En ce mardi 19 juillet, veille de mon départ pour les mers du sud, il me fallait un test RT-PCR pour pouvoir embarquer. Malgré le fait que je me suis traité avec 400 mg par jour de chloroquine lorsque mon petit-fils s’est retrouvé malade ce samedi, cela n’a pas été suffisant. Ma belle-fille a suivi le sort de son petit et est au fond de son lit depuis hier. Le test PCR a révélé une positivité sans symptômes et je suis maintenant cloué chez mon fils pour deux semaines supplémentaires. Il doit aller demain au service de l’immigration mon visa expirant le 21 juillet !

Je hais ces régulations stupides décidées par de faux médecins qui ne savent même pas qu’un test PCR ne constitue pas un outil de diagnostic surtout quand on procède à 40 cycles d’amplification.

Conclusion : je partirai donc dans 18 jours définitivement dégouté par la gestion sanitaire mise en place par les pays dits développés gouvernés par des incapables et ignorant la science. À plus pour d’autres petites chroniques …

Souvenirs et actualité du jour

Lorsque je sévissais dans le centre de recherches de Rhône-Poulenc Agro à Lyon l’un des ingénieurs de cette entreprise était mon interlocuteur préféré en raison de son ouverture d’esprit et de la liberté d’investigation dont il bénéficiait. Philippe D. était ingénieur chimiste et son domaine préféré était les néo-nicotinoïdes. La nicotine se trouve dans l’ « herbe à Nicod » et elle protège les plantations de tabac contre les insectes ravageurs. L’agriculteur qui produit du tabac, en France en Dordogne ou dans la plaine de la Limagne, n’a tout simplement pas besoin de traiter ses champs avec des insecticides. Cependant il faut des dizaines de kilos de cette molécule par hectare pour traiter un champ. Les chimistes dont Philippe D. ont donc essayé toutes sortes de modifications de la nicotine et avec le temps, un paramètre non négligeable dans ce type de recherche ont atteint une efficacité notoire de certains dérivés de la nicotine en arrivant à une centaine de grammes par hectare.

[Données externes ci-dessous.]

**src/rtl/fft_cfg_pkg.sv**
```systemverilog
// Shared definitions for the FFT/IFFT configuration sequencer: FSM states,
// config word field layout and the word packing helper.
package fft_cfg_pkg;

    typedef enum logic [2:0] {
        IDLE,
        SEND_FWD,
        SEND_INV,
        SETTLE,
        DONE
    } cfgState_t;

    // Config word layout: [4:0] size, [7:5] zero, [8] direction,
    // [22:9] scaling schedule, [23] zero.
    localparam int CFG_W      = 24;
    localparam int SIZE_LSB   = 0;
    localparam int SIZE_W     = 5;
    localparam int FWDINV_BIT = 8;
    localparam int SCALE_LSB  = 9;
    localparam int SCALE_W    = 14;

    // Direction bit values carried in the FWD_INV field.
    localparam logic CFG_FWD = 1'b1;
    localparam logic CFG_INV = 1'b0;

    // Channel indices of the two config slots.
    localparam int FWD_CH = 0;
    localparam int INV_CH = 1;

    // Builds a config word; unused fields stay zero.
    function automatic logic [CFG_W-1:0] pack_cfg(
        input logic [SIZE_W-1:0]  size,
        input logic               fwdInv,
        input logic [SCALE_W-1:0] scale
    );
        logic [CFG_W-1:0] word;
        word = '0;
        word[SIZE_LSB +: SIZE_W]   = size;
        word[FWDINV_BIT]           = fwdInv;
        word[SCALE_LSB +: SCALE_W] = scale;
        return word;
    endfunction

endpackage

```
**src/rtl/axis_cfg_slot.sv**
```systemverilog
// One-entry AXI-Stream holding register: a load pulse captures a word and
// raises valid; valid drops on the handshake. Data is held between loads.
module axis_cfg_slot #(
    parameter int W = 24
) (
    input  logic         clk,
    input  logic         rstN,
    input  logic         load,
    input  logic [W-1:0] loadData,
    output logic         tValid,
    output logic [W-1:0] tData,
    input  logic         tReady
);

    // Load takes priority; otherwise the word is retired on handshake.
    always_ff @(posedge clk or negedge rstN) begin
        if (!rstN) begin
            tValid <= 1'b0;
            tData  <= '0;
        end else if (load) begin
            tValid <= 1'b1;
            tData  <= loadData;
        end else if (tValid && tReady) begin
            tValid <= 1'b0;
        end
    end

endmodule

```
**src/rtl/fft_config_sequencer.sv**
```systemverilog
// Sequences forward then inverse transform config words from one frame-size
// control, waits a settle interval and then reports the datapath configured.
module fft_config_sequencer
    import fft_cfg_pkg::*;
#(
    parameter int                 MIN_LOG2      = 3,
    parameter int                 MAX_LOG2      = 12,
    parameter logic [SCALE_W-1:0] SCALE_SCH     = 14'h2AAA,
    parameter int                 SETTLE_CYCLES = 4
) (
    input  logic             CLK,
    input  logic             RST_N,
    input  logic [3:0]       frameSize,
    input  logic             frameIdle,
    output logic [CFG_W-1:0] fwdTData,
    output logic             fwdTValid,
    input  logic             fwdTReady,
    output logic [CFG_W-1:0] invTData,
    output logic             invTValid,
    input  logic             invTReady,
    output logic             cfgDone,
    output logic             cfgBusy,
    output logic             sizeErr
);

    localparam int               CNT_W       = (SETTLE_CYCLES > 1) ? $clog2(SETTLE_CYCLES) : 1;
    localparam logic [3:0]       MIN_REQ     = 4'(MIN_LOG2);
    localparam logic [3:0]       MAX_REQ     = 4'(MAX_LOG2);
    localparam logic [CNT_W-1:0] SETTLE_LOAD = CNT_W'(SETTLE_CYCLES - 1);

    cfgState_t         state;
    logic [SIZE_W-1:0] effSize;
    logic [SIZE_W-1:0] targetSize;
    logic [SIZE_W-1:0] appliedSize;
    logic [SIZE_W-1:0] refSize;
    logic [3:0]        prevSize;
    logic              pending;
    logic              outOfRange;
    logic              startSeq;
    logic [CNT_W-1:0]  settleCnt;

    logic [1:0]        slotLoad;
    logic [1:0]        slotValid;
    logic [1:0]        slotReady;
    logic [CFG_W-1:0]  slotLoadData [2];
    logic [CFG_W-1:0]  slotData     [2];

    // Clamp the request, pick the comparison reference and drive slot loads.
    // While a sequence is in flight its target is the reference, so the
    // size already being applied does not re-arm pending.
    always_comb begin
        outOfRange = (frameSize < MIN_REQ) || (frameSize > MAX_REQ);
        if (frameSize < MIN_REQ) begin
            effSize = SIZE_W'(MIN_LOG2);
        end else if (frameSize > MAX_REQ) begin
            effSize = SIZE_W'(MAX_LOG2);
        end else begin
            effSize = SIZE_W'(frameSize);
        end
        refSize  = ((state == IDLE) || (state == DONE)) ? appliedSize : targetSize;
        startSeq = pending && frameIdle && ((state == IDLE) || (state == DONE));

        slotLoad[FWD_CH]     = startSeq;
        slotLoadData[FWD_CH] = pack_cfg(effSize, CFG_FWD, SCALE_SCH);
        slotLoad[INV_CH]     = (state == SEND_FWD) && fwdTValid && fwdTReady;
        slotLoadData[INV_CH] = pack_cfg(targetSize, CFG_INV, SCALE_SCH);
    end

    assign slotReady = {invTReady, fwdTReady};

    for (genvar gi = 0; gi < 2; gi++) begin : gSlot
        axis_cfg_slot #(
            .W(CFG_W)
        ) uSlot (
            .clk      (CLK),
            .rstN     (RST_N),
            .load     (slotLoad[gi]),
            .loadData (slotLoadData[gi]),
            .tValid   (slotValid[gi]),
            .tData    (slotData[gi]),
            .tReady   (slotReady[gi])
        );
    end

    assign fwdTValid = slotValid[FWD_CH];
    assign fwdTData  = slotData[FWD_CH];
    assign invTValid = slotValid[INV_CH];
    assign invTData  = slotData[INV_CH];

    // Sequencer FSM with registered status outputs and change tracking.
    always_ff @(posedge CLK or negedge RST_N) begin
        if (!RST_N) begin
            state       <= IDLE;
            targetSize  <= SIZE_W'(MIN_LOG2);
            appliedSize <= SIZE_W'(MIN_LOG2);
            prevSize    <= MIN_REQ;
            pending     <= 1'b1;
            settleCnt   <= '0;
            cfgBusy     <= 1'b0;
            cfgDone     <= 1'b0;
            sizeErr     <= 1'b0;
        end else begin
            prevSize <= frameSize;
            sizeErr  <= outOfRange && (frameSize != prevSize);

            if (startSeq) begin
                pending <= 1'b0;
            end else if (effSize != refSize) begin
                pending <= 1'b1;
            end

            case (state)
                IDLE, DONE: begin
                    if (startSeq) begin
                        state      <= SEND_FWD;
                        targetSize <= effSize;
                        cfgBusy    <= 1'b1;
                        cfgDone    <= 1'b0;
                    end
                end
                SEND_FWD: begin
                    if (fwdTValid && fwdTReady) begin
                        state <= SEND_INV;
                    end
                end
                SEND_INV: begin
                    if (invTValid && invTReady) begin
                        settleCnt <= SETTLE_LOAD;
                        state     <= SETTLE;
                    end
                end
                SETTLE: begin
                    if (settleCnt == '0) begin
                        appliedSize <= targetSize;
                        state       <= DONE;
                        cfgBusy     <= 1'b0;
                        cfgDone     <= 1'b1;
                    end else begin
                        settleCnt <= settleCnt - 1'b1;
                    end
                end
                default: begin
                    state   <= IDLE;
                    cfgBusy <= 1'b0;
                    cfgDone <= 1'b0;
                end
            endcase
        end
    end

endmodule
```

J’évoquais le facteur temps car en effet après les essais en serre il faut procéder à des essais en plein champ, ce qui est long et fastidieux car toute nouvelle molécule doit faire l’objet de diverses formulations pour chaque parcelle de 100 m2 en plein champ. Et comme tout chercheur passionné par son métier Philippe D. me racontait la progression de ses travaux. En dix ans il arriva à trouver un dérivé de la nicotine qui était actif à une dose extraordinaire de 4 grammes par hectare. C’était en quelque sorte son objectif final. Il me racontait, sûr de lui, qu’avec de telles doses les insectes pollinisateurs ne seraient pas foudroyés sur place. Ces néo-nicotinoïdes de nouvelle génération, il y a 25 ans de cela, étaient incorporés à l’enrobement des semences et se répandait dans toute la plante au cours de sa croissance. Les insectes suceurs et les larves de papillons ne survivaient pas à ces traces de néo-nicotinoïdes.

Et les grains de pollen ? Rien, zéro : toutes les extractions de grains de pollen soumises à des analyses par spectrographie de masse ont été négatives. Alors pourquoi de telles polémiques au sujet de cette classe d’insecticides extraordinairement efficace et inoffensive pour les insectes pollinisateurs ? Tout simplement par pure idéologie.

Actualité du jour. Comme j’embarque ce mercredi pour Tokyo je me suis plié à un test PCR ce lundi. Coût de l’opération : 98 euros. J’ai demandé à la laborantine si elle était bien payée. Elle m’a répondu qu’elle gagnait 1080 euros par mois … Prochain billet : peut-être samedi 23 

Diagnostiquer à coup sûr la présence d’un virus dans un prélèvement sanguin : l’affaire de quelques heures.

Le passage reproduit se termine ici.